Mais avec l’électricité et les télécommunications coupées, les vols suspendus et la plupart des routes de la région désormais impraticables, responsables onusiens et diplomates craignent que la situation n’empire.
« Un cessez-le-feu ne signifie pas couper l’électricité d’une région ou détruire des infrastructures cruciales », a déclaré vendredi le chef de la diplomatie de l’Union europénne, Josep Borrell. « Un cessez-le-feu crédible signifie faire tout son possible pour que l’aide parvienne aux millions d’enfants, de femmes et d’hommes qui en ont un besoin urgent ».
Face aux diplomates, M. Demeke a également déclaré qu’après les élections nationales du 21 juin, qui devraient donner à Abiy un nouveau mandat, le gouvernement se préparait à un « dialogue inclusif pour résoudre la crise du Tigré ».

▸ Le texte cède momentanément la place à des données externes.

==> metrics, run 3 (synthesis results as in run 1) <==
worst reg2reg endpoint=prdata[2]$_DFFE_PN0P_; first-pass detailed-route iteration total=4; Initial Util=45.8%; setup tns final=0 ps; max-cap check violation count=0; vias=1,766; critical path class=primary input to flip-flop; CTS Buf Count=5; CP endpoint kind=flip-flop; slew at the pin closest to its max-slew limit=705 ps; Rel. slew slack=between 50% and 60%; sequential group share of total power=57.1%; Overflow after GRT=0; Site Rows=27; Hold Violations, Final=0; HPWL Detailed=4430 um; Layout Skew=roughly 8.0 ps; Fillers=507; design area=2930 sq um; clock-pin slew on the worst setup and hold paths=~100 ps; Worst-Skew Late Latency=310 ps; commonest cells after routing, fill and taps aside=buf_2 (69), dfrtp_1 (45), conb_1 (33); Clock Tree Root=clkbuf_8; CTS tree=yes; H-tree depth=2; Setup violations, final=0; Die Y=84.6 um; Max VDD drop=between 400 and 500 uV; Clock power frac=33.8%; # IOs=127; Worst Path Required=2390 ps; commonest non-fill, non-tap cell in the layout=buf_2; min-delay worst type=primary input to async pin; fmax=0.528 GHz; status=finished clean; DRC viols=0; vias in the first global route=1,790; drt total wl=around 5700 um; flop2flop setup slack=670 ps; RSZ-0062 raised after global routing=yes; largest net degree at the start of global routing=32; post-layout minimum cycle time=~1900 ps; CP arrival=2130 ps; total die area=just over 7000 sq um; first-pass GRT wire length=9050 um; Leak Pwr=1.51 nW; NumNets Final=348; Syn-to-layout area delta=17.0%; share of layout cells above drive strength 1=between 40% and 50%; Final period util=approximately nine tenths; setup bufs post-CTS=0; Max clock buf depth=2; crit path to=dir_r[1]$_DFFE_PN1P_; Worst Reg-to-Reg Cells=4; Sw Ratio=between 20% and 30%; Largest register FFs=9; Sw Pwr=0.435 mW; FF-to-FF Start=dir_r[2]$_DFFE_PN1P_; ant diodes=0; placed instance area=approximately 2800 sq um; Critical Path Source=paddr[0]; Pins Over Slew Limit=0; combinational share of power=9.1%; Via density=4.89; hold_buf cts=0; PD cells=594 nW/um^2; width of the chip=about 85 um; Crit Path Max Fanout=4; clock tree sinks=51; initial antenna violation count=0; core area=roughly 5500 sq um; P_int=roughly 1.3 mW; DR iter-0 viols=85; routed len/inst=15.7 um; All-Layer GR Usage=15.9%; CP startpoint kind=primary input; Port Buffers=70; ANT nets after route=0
==> config.mk <==
export PLATFORM = sky130hd
export DESIGN_NAME = overlay_serial_port
export DESIGN_NICKNAME = d
export VERILOG_FILES = /design/src/overlay_serial_pkg.sv /design/src/byte_stream_if.sv /design/src/overlay_serial_port.sv /design/src/two_entry_buffer.sv
export SDC_FILE = /design/constraint.sdc
export NUM_CORES = 1
export LEC_CHECK = 0
export BUFFER_PORTS_ARGS = -buffer_cell sky130_fd_sc_hd__buf_2
export CORE_UTILIZATION = 34
export DETAILED_ROUTE_END_ITERATION = 16
export GPL_TIMING_DRIVEN = 0
export MAX_ROUTING_LAYER = met4
export SKIP_LAST_GASP = 1
export SYNTH_ARGS = -nofsm -noshare
export SYNTH_HDL_FRONTEND = slang
export SYNTH_SLANG_ARGS = --single-unit
==> constraint.sdc <==
create_clock -name ref_clk -period 2.35 [get_ports ref_clk]
set_input_delay 0.235 -clock ref_clk [delete_from_list [all_inputs] [get_ports ref_clk]]
set_output_delay 0.235 -clock ref_clk [all_outputs]
set_load 0.02 [all_outputs]
==> src/overlay_serial_pkg.sv <==
// Constants and types for the overlay serial port with flow control
package overlay_serial_pkg;

    ////////////////////////////////////////////////////////////////////////
    // Clock and bit timing
    localparam int CLK_HZ = 50_000_000;
    localparam int BAUD_RATE0 = 9600;
    localparam int BAUD_RATE1 = 19200;
    localparam int BAUD_RATE2 = 38400;
    localparam int BAUD_RATE3 = 115200;
    localparam int DBG_BAUD = 115200;
    localparam logic [15:0] DIV_RATE0 = 16'(CLK_HZ / BAUD_RATE0);
    localparam logic [15:0] DIV_RATE1 = 16'(CLK_HZ / BAUD_RATE1);
    localparam logic [15:0] DIV_RATE2 = 16'(CLK_HZ / BAUD_RATE2);
    localparam logic [15:0] DIV_RATE3 = 16'(CLK_HZ / BAUD_RATE3);
    localparam logic [15:0] DBG_DIV = 16'(CLK_HZ / DBG_BAUD);

    ////////////////////////////////////////////////////////////////////////
    // Frame layout: 8 data bits, no parity, one stop bit
    localparam logic [2:0] LAST_DATA_BIT = 3'd7;
    localparam logic [3:0] FRAME_PERIODS = 4'd10;

    ////////////////////////////////////////////////////////////////////////
    // Start-up delay before the online announcement
    localparam int STARTUP_TIME_MS = 500;
    localparam int STARTUP_CYCLES = STARTUP_TIME_MS * (CLK_HZ / 1000);

    ////////////////////////////////////////////////////////////////////////
    // Flow control characters and fill thresholds
    localparam logic [7:0] XON_CHAR = 8'h11;
    localparam logic [7:0] XOFF_CHAR = 8'h13;
    localparam logic [1:0] FILL_FULL = 2'h2;
    localparam logic [1:0] FILL_HIGH = 2'h2;
    localparam logic [1:0] FILL_LOW = 2'h0;

    ////////////////////////////////////////////////////////////////////////
    // Strap field positions and reset values
    localparam int STRAP_RATE_LSB = 0;
    localparam int STRAP_HW_FLOW_BIT = 2;
    localparam int STRAP_SW_CFG_BIT = 3;
    localparam logic [1:0] RATE_RST = 2'h0;
    localparam logic HW_FLOW_RST = 1'b0;
    localparam logic SW_CFG_RST = 1'b0;

    typedef enum {RX_IDLE, RX_START, RX_DATA, RX_STOP} rx_state_t;

endpackage

==> src/byte_stream_if.sv <==
// Byte stream carrier with valid and ready between the block's modules
interface byte_stream_if;
    logic valid;
    logic ready;
    logic [7:0] data;
    modport src (output valid, output data, input ready);
    modport snk (input valid, input data, output ready);
endinterface

==> src/overlay_serial_port.sv <==
// Main serial port, debug port and flow control of the overlay module
module overlay_serial_port
    import overlay_serial_pkg::*;
#(
    parameter int STARTUP_WAIT = STARTUP_CYCLES
) (
    // Clock and reset
    input wire logic ref_clk,
    input wire logic rstn,
    // Configuration straps
    input wire logic [3:0] rate_config_straps,
    // Software setup command
    input wire logic cfg_wr,
    input wire logic [1:0] cfg_rate,
    input wire logic cfg_hw_flow,
    input wire logic echo_en,
    // Main serial port pins
    input wire logic rxd,
    output logic txd,
    output logic rts,
    input wire logic cts,
    // Debug port pin
    output logic dbg_txd,
    // SPI received bytes for debug report
    input wire logic spi_rx_valid,
    input wire logic [7:0] spi_rx_data,
    // Received characters to the command parser
    output logic rx_valid,
    output logic [7:0] rx_data,
    input wire logic rx_ready,
    // Characters from the command parser to send
    input wire logic tx_valid,
    input wire logic [7:0] tx_data,
    output logic tx_ready,
    // Status
    output logic online,
    output logic hw_flow_active,
    output logic [1:0] rate_sel,
    output logic rx_dropped
);
    ////////////////////////////////////////////////////////////////////////
    // Configuration
    logic init_q, init_d;
    logic [1:0] rate_q, rate_d;
    logic hw_q, hw_d;
    logic swcfg_q, swcfg_d;
    logic [15:0] main_div;

    always_comb begin
        init_d = 1'b1;
        rate_d = rate_q;
        hw_d = hw_q;
        swcfg_d = swcfg_q;
        if (!init_q) begin
            rate_d = rate_config_straps[STRAP_RATE_LSB +: 2];
            hw_d = rate_config_straps[STRAP_HW_FLOW_BIT];
            swcfg_d = rate_config_straps[STRAP_SW_CFG_BIT];
        end else if (cfg_wr && swcfg_q) begin
            rate_d = cfg_rate;
            hw_d = cfg_hw_flow;
        end
    end

    always_ff @(posedge ref_clk) begin
        if (!rstn) begin
            init_q <= 1'b0;
            rate_q <= RATE_RST;
            hw_q <= HW_FLOW_RST;
            swcfg_q <= SW_CFG_RST;
        end else begin
            init_q <= init_d;
            rate_q <= rate_d;
            hw_q <= hw_d;
            swcfg_q <= swcfg_d;
        end
    end

    always_comb begin
        if (rate_q == 2'h0) begin
            main_div = DIV_RATE0;
        end else if (rate_q == 2'h1) begin
            main_div = DIV_RATE1;
        end else if (rate_q == 2'h2) begin
            main_div = DIV_RATE2;
        end else begin
            main_div = DIV_RATE3;
        end
    end

    assign hw_flow_active = hw_q;
    assign rate_sel = rate_q;

    ////////////////////////////////////////////////////////////////////////
    // Receiver: 8N1 frame into the holding register
    rx_state_t st_q, st_d;
    logic [15:0] rcnt_q, rcnt_d;
    logic [2:0] rbit_q, rbit_d;
    logic [7:0] rsh_q, rsh_d;
    logic drop_q, drop_d;
    logic rdone;
    logic [7:0] hold_q, hold_d;
    logic hold_v_q, hold_v_d;
    logic dropped_q, dropped_d;
    logic [1:0] fill;
    logic rts_q, rts_d;
    byte_stream_if rx_in ();
    byte_stream_if rx_out ();

    always_comb begin
        st_d = st_q;
        rcnt_d = rcnt_q;
        rbit_d = rbit_q;
        rsh_d = rsh_q;
        drop_d = drop_q;
        rdone = 1'b0;
        case (st_q)
            RX_IDLE: begin
                if (!rxd) begin
                    st_d = RX_START;
                    rcnt_d = main_div >> 1;
                    drop_d = rts_q;
                end
            end
            RX_START: begin
                if (rcnt_q == 16'h0000) begin
                    st_d = rxd ? RX_IDLE : RX_DATA;
                    rcnt_d = main_div - 16'h0001;
                    rbit_d = 3'h0;
                end else begin
                    rcnt_d = rcnt_q - 16'h0001;
                end
            end
            RX_DATA: begin
                if (rcnt_q == 16'h0000) begin
                    rsh_d = {rxd, rsh_q[7:1]};
                    rcnt_d = main_div - 16'h0001;
                    rbit_d = rbit_q + 3'h1;
                    if (rbit_q == LAST_DATA_BIT) begin
                        st_d = RX_STOP;
                    end
                end else begin
                    rcnt_d = rcnt_q - 16'h0001;
                end
            end
            RX_STOP: begin
                if (rcnt_q == 16'h0000) begin
                    st_d = RX_IDLE;
                    rdone = rxd && !drop_q;
                end else begin
                    rcnt_d = rcnt_q - 16'h0001;
                end
            end
            default: st_d = RX_IDLE;
        endcase
    end

    always_comb begin
        hold_d = hold_q;
        hold_v_d = hold_v_q;
        dropped_d = 1'b0;
        if (hold_v_q && rx_in.ready) begin
            hold_v_d = 1'b0;
        end
        if (rdone && !hold_v_d) begin
            hold_d = rsh_q;
            hold_v_d = 1'b1;
        end else if (rdone) begin
            dropped_d = 1'b1;
        end
        if (st_q == RX_STOP && rcnt_q == 16'h0000 && drop_q) begin
            dropped_d = 1'b1;
        end
    end

    assign rx_in.valid = hold_v_q;
    assign rx_in.data = hold_q;
    assign rx_out.ready = rx_ready;
    assign rx_valid = rx_out.valid;
    assign rx_data = rx_out.data;
    assign rx_dropped = dropped_q;

    two_entry_buffer u_rx_buf (
        .ref_clk(ref_clk),
        .rstn(rstn),
        .in_s(rx_in),
        .out_s(rx_out),
        .fill(fill)
    );

    assign rts_d = hw_q && (fill == FILL_FULL);
    assign rts = rts_q;

    always_ff @(posedge ref_clk) begin
        if (!rstn) begin
            st_q <= RX_IDLE;
            rcnt_q <= 16'h0000;
            rbit_q <= 3'h0;
            rsh_q <= 8'h00;
            drop_q <= 1'b0;
            hold_q <= 8'h00;
            hold_v_q <= 1'b0;
            dropped_q <= 1'b0;
            rts_q <= 1'b0;
        end else begin
            st_q <= st_d;
            rcnt_q <= rcnt_d;
            rbit_q <= rbit_d;
            rsh_q <= rsh_d;
            drop_q <= drop_d;
            hold_q <= hold_d;
            hold_v_q <= hold_v_d;
            dropped_q <= dropped_d;
            rts_q <= rts_d;
        end
    end

    ////////////////////////////////////////////////////////////////////////
    // Transmitters: index 0 main port, index 1 debug port
    logic [1:0] ld, busy, line;
    logic [7:0] tbyte [2];
    logic [15:0] tdiv [2];

    assign tdiv[0] = main_div;
    assign tdiv[1] = DBG_DIV;
    assign txd = line[0];
    assign dbg_txd = line[1];

    for (genvar i = 0; i < 2; i++) begin : g_tx
        logic [8:0] fr_q, fr_d;
        logic [15:0] cnt_q, cnt_d;
        logic [3:0] left_q, left_d;
        logic line_q, line_d;

        assign busy[i] = (left_q != 4'h0);
        assign line[i] = line_q;

        always_comb begin
            fr_d = fr_q;
            cnt_d = cnt_q;
            left_d = left_q;
            line_d = line_q;
            if (ld[i]) begin
                fr_d = {1'b1, tbyte[i]};
                cnt_d = tdiv[i] - 16'h0001;
                left_d = FRAME_PERIODS;
                line_d = 1'b0;
            end else if (left_q != 4'h0) begin
                if (cnt_q == 16'h0000) begin
                    cnt_d = tdiv[i] - 16'h0001;
                    left_d = left_q - 4'h1;
                    line_d = (left_q == 4'h1) ? 1'b1 : fr_q[0];
                    fr_d = {1'b1, fr_q[8:1]};
                end else begin
                    cnt_d = cnt_q - 16'h0001;
                end
            end
        end

        always_ff @(posedge ref_clk) begin
            if (!rstn) begin
                fr_q <= 9'h1ff;
                cnt_q <= 16'h0000;
                left_q <= 4'h0;
                line_q <= 1'b1;
            end else begin
                fr_q <= fr_d;
                cnt_q <= cnt_d;
                left_q <= left_d;
                line_q <= line_d;
            end
        end
    end

    ////////////////////////////////////////////////////////////////////////
    // Main transmit sources: announcement, flow chars, echo, parser
    logic [24:0] up_q, up_d;
    logic online_q, online_d;
    logic xon_pend_q, xon_pend_d;
    logic fc_pend_q, fc_pend_d;
    logic [7:0] fc_char_q, fc_char_d;
    logic xoff_sent_q, xoff_sent_d;
    logic echo_pend_q, echo_pend_d;
    logic [7:0] echo_q, echo_d;
    logic tx_free;

    // Only CTS stalls, in hardware flow mode; host XON/XOFF bytes are plain data here
    assign tx_free = online_q && !busy[0] && !(hw_q && cts);
    assign tx_ready = tx_free && !xon_pend_q && !fc_pend_q && !echo_pend_q;
    assign online = online_q;

    always_comb begin
        up_d = up_q;
        online_d = online_q;
        xon_pend_d = xon_pend_q;
        fc_pend_d = fc_pend_q;
        fc_char_d = fc_char_q;
        xoff_sent_d = xoff_sent_q;
        echo_pend_d = echo_pend_q;
        echo_d = echo_q;
        ld[0] = 1'b0;
        tbyte[0] = tx_data;
        if (!online_q) begin
            if (up_q == 25'(STARTUP_WAIT - 1)) begin
                online_d = 1'b1;
                xon_pend_d = 1'b1;
            end else begin
                up_d = up_q + 25'h0000001;
            end
        end
        if (tx_free) begin
            if (xon_pend_q) begin
                ld[0] = 1'b1;
                tbyte[0] = XON_CHAR;
                xon_pend_d = 1'b0;
            end else if (fc_pend_q) begin
                ld[0] = 1'b1;
                tbyte[0] = fc_char_q;
                fc_pend_d = 1'b0;
            end else if (echo_pend_q) begin
                ld[0] = 1'b1;
                tbyte[0] = echo_q;
                echo_pend_d = 1'b0;
            end else if (tx_valid) begin
                ld[0] = 1'b1;
            end
        end
        if (online_q && !hw_q) begin
            if (!xoff_sent_q && fill == FILL_HIGH) begin
                xoff_sent_d = 1'b1;
                fc_pend_d = 1'b1;
                fc_char_d = XOFF_CHAR;
            end else if (xoff_sent_q && fill == FILL_LOW) begin
                xoff_sent_d = 1'b0;
                fc_pend_d = 1'b1;
                fc_char_d = XON_CHAR;
            end
        end
        if (rdone && !hold_v_q && echo_en) begin
            echo_pend_d = 1'b1;
            echo_d = rsh_q;
        end
    end

    always_ff @(posedge ref_clk) begin
        if (!rstn) begin
            up_q <= 25'h0000000;
            online_q <= 1'b0;
            xon_pend_q <= 1'b0;
            fc_pend_q <= 1'b0;
            fc_char_q <= XON_CHAR;
            xoff_sent_q <= 1'b0;
            echo_pend_q <= 1'b0;
            echo_q <= 8'h00;
        end else begin
            up_q <= up_d;
            online_q <= online_d;
            xon_pend_q <= xon_pend_d;
            fc_pend_q <= fc_pend_d;
            fc_char_q <= fc_char_d;
            xoff_sent_q <= xoff_sent_d;
            echo_pend_q <= echo_pend_d;
            echo_q <= echo_d;
        end
    end

    ////////////////////////////////////////////////////////////////////////
    // Debug report of main and SPI received characters
    logic dm_pend_q, dm_pend_d, ds_pend_q, ds_pend_d;
    logic [7:0] dm_q, dm_d, ds_q, ds_d;

    always_comb begin
        dm_pend_d = dm_pend_q;
        ds_pend_d = ds_pend_q;
        dm_d = dm_q;
        ds_d = ds_q;
        ld[1] = 1'b0;
        tbyte[1] = dm_q;
        if (!busy[1]) begin
            if (dm_pend_q) begin
                ld[1] = 1'b1;
                dm_pend_d = 1'b0;
            end else if (ds_pend_q) begin
                ld[1] = 1'b1;
                tbyte[1] = ds_q;
                ds_pend_d = 1'b0;
            end
        end
        if (rdone) begin
            dm_pend_d = 1'b1;
            dm_d = rsh_q;
        end
        if (spi_rx_valid) begin
            ds_pend_d = 1'b1;
            ds_d = spi_rx_data;
        end
    end

    always_ff @(posedge ref_clk) begin
        if (!rstn) begin
            dm_pend_q <= 1'b0;
            ds_pend_q <= 1'b0;
            dm_q <= 8'h00;
            ds_q <= 8'h00;
        end else begin
            dm_pend_q <= dm_pend_d;
            ds_pend_q <= ds_pend_d;
            dm_q <= dm_d;
            ds_q <= ds_d;
        end
    end
endmodule

==> src/two_entry_buffer.sv <==
// Two-entry receive buffer with fill count
module two_entry_buffer
    import overlay_serial_pkg::*;
(
    // Clock and reset
    input wire logic ref_clk,
    input wire logic rstn,
    // Streams
    byte_stream_if.snk in_s,
    byte_stream_if.src out_s,
    // Fill level
    output logic [1:0] fill
);
    logic [7:0] mem_q [2];
    logic [7:0] mem_d [2];
    logic wr_q, wr_d, rd_q, rd_d;
    logic [1:0] cnt_q, cnt_d;
    logic push, pop;

    assign in_s.ready = (cnt_q != FILL_FULL);
    assign out_s.valid = (cnt_q != 2'h0);
    assign out_s.data = mem_q[rd_q];
    assign fill = cnt_q;
    assign push = in_s.valid && in_s.ready;
    assign pop = out_s.valid && out_s.ready;

    always_comb begin
        mem_d = mem_q;
        wr_d = wr_q;
        rd_d = rd_q;
        cnt_d = cnt_q;
        if (push) begin
            mem_d[wr_q] = in_s.data;
            wr_d = ~wr_q;
        end
        if (pop) begin
            rd_d = ~rd_q;
        end
        if (push && !pop) begin
            cnt_d = cnt_q + 2'h1;
        end else if (pop && !push) begin
            cnt_d = cnt_q - 2'h1;
        end
    end

    always_ff @(posedge ref_clk) begin
        if (!rstn) begin
            mem_q[0] <= 8'h00;
            mem_q[1] <= 8'h00;
            wr_q <= 1'b0;
            rd_q <= 1'b0;
            cnt_q <= 2'h0;
        end else begin
            mem_q <= mem_d;
            wr_q <= wr_d;
            rd_q <= rd_d;
            cnt_q <= cnt_d;
        end
    end
endmodule

Word-level counts from Yosys, hierarchy flattened:

Cells that the tools add are included.

* muxes and demuxes: 102
* shifts and indexed selects: 0
* divide/modulo/power cells: 0
* order comparisons: 3
* multipliers: 0
* bitwise logic cells: 8
* equal/unequal tests: 24
* reduce and logical (&&, ||, !) cells: 68
* add/subtract/negate cells: 10

Operators by type and width (number)
* $mux 32: 5
* $mux 8: 19
* $pmux 32 s4: 1
* $mux 16: 7
* $eq 32x2->1 const B: 2
* $sub 16x1->16 const B: 4
* $logic_not 16->1: 3
* $mux 1: 48
* $pmux 16 s3: 1
* $eq 32x1->1 const B: 1
* $eq 32x3->1 const B: 1
* $logic_not 32->1: 1
* $add 25x1->25 const B: 1
* $eq 25x25->1 const B: 1
* $mux 4: 6
* $logic_and 1x1->1: 22
* $ne 2x2->1 const B: 10
* $mux 9: 2
* $reduce_and 2->1: 9
* $reduce_bool 2->1: 9
* $bwmux 16: 1
* $mux 13: 1
* $logic_not 1->1: 12
* $mux 12: 1
* other kinds (24): 47

* output and inout bits: 18
* register bits after elaboration: 218
* word-level logic and storage cells: 256
* bits in latches: 0
* memories kept: 0
* input port bits: 32
* bits in writable memories: 0
* bits in read-only memories: 0

Depth between registers and ports, before layout:

Gate-level depths: netlist of the first run.

* depth after elaboration: 8
* gate-level depth with buffers: 10
* depth with buffers taken out: 7

Modules after synthesis:

Synthesis of the first run repeated with hierarchy kept, for this count alone.

* cell total of the unflattened synthesis: 1061
* area, all modules: 9161.3 µm²

By module, submodules not included
* overlay_serial_port: sequential area each 3203.1 µm², times used 1, area an instance 8232.9 µm², cells each 970
* two_entry_buffer: sequential area each 400.4 µm², times used 1, area an instance 928.4 µm², cells each 91

Worst setup path before layout of the first run:

Ideal clock, no wire load.

* path kind: flip-flop to flip-flop
* from: reg g_tx[0].cnt_q[0]
* to: reg g_tx[0].cnt_q[1]
* cell stages (with the launch flop): 8
* library setup time: 0.075 ns
* buffers on the path: 0
* arrival time: 2.303 ns
* slack: -0.028 ns
* required time: 2.275 ns
* cell sequence: dfxtp_1 -> inv_1 -> ha_1 -> or4b_2 -> or4_4 -> o21ai_4 -> mux2_2 -> o22ai_1

* longest elaborated chain between the ends: 4
* elaborated cells on any way between the ends: 5

RTL lines
* start: declaration: RTL line overlay_serial_port.sv:230 `logic [15:0] cnt_q, cnt_d;`
* start signal: assignment: RTL line overlay_serial_port.sv:267 `cnt_q <= cnt_d;`
* $sub 16x1->16 or $logic_not 16->1 (tied branches): RTL line overlay_serial_port.sv:254, overlay_serial_port.sv:248
* $mux 16 (*): RTL line overlay_serial_port.sv:248 `if (cnt_q == 16'h0000) begin`
* $mux 16 (*): RTL line overlay_serial_port.sv:247 `end else if (left_q != 4'h0) begin`
* $mux 16 (*): RTL line overlay_serial_port.sv:242 `if (ld[i]) begin`

Every way passes the cells marked *; elsewhere a longest branch is shown, timed or not. The select of a mux whose other input is x is not followed.
A chain may end at the register's enable or synchronous reset.

Final worst setup path of the first run:

* from: reg g_tx[0].cnt_q[8]
* to: reg g_tx[0].cnt_q[1]

* longest elaborated chain between the ends: 4

RTL lines (RTL line)
* $logic_not 16->1: overlay_serial_port.sv:248
* $mux 16: overlay_serial_port.sv:248
* $mux 16: overlay_serial_port.sv:247
* $mux 16: overlay_serial_port.sv:242

No other way between the ends. The select of a mux whose other input is x is not followed.

==> results of run 1 <==
==> layout make-up <==
type | count | area [um^2]
Timing Repair Buffer | 78 | 495
Clock buffer | 20 | 457
Sequential cell | 180 | 3620
Inverter | 37 | 139
Tap cell | 335 | 419
Multi-Input combinational cell | 782 | 5330
Buffer | 50 | 235
Fill cell | 2624 | 15200
Clock inverter | 12 | 128
==> sequential cells by signal (all words and copies together) (netlist names), 2 cells and up <==
signal / cells
u_rx_buf.fill: 2
g_tx.cnt_q: 32
up_q: 25
ds_q: 8
g_tx.fr_q: 16
rsh_q: 8
rcnt_q: 16
dm_q: 8
rate_sel: 2
st_q: 2
rbit_q: 3
hold_q: 8
echo_q: 8
g_tx.left_q: 8
u_rx_buf.mem_q: 16
==> cell families after synthesis <==
kind of cell | synth area share
fa+ha+maj | 0.0333
buf+inv | 0.0407
mux | 0.0893
compound gates | 0.181
xor+xnor | 0.0292
flops | 0.400
simple gates | 0.227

« Ce processus devrait impliquer les partis d’opposition légaux, les membres de la base du TPLF qui se montrent prêts à choisir une voie pacifique, le monde des affaires, les organisations de la société civile, les anciens et d’autres personnalités éminentes », a-t-il déclaré. Mais les dirigeants éthiopiens ont toutefois exclu toute discussion avec les chefs du TPLF.
Addis Abeba souhaite que les dirigeants du TPLF soient sanctionnés pour leurs « responsabilités », a affirmé le vice-Premier ministre, ainsi que le porte-parole de la cellule de crise gouvernementale pour le Tigré, Redwan Hussein. Mais certains membres du TPLF sont « innocents » et pourraient être inclus dans les futures discussions, a estimé M. Demeke, selon ces diplomates.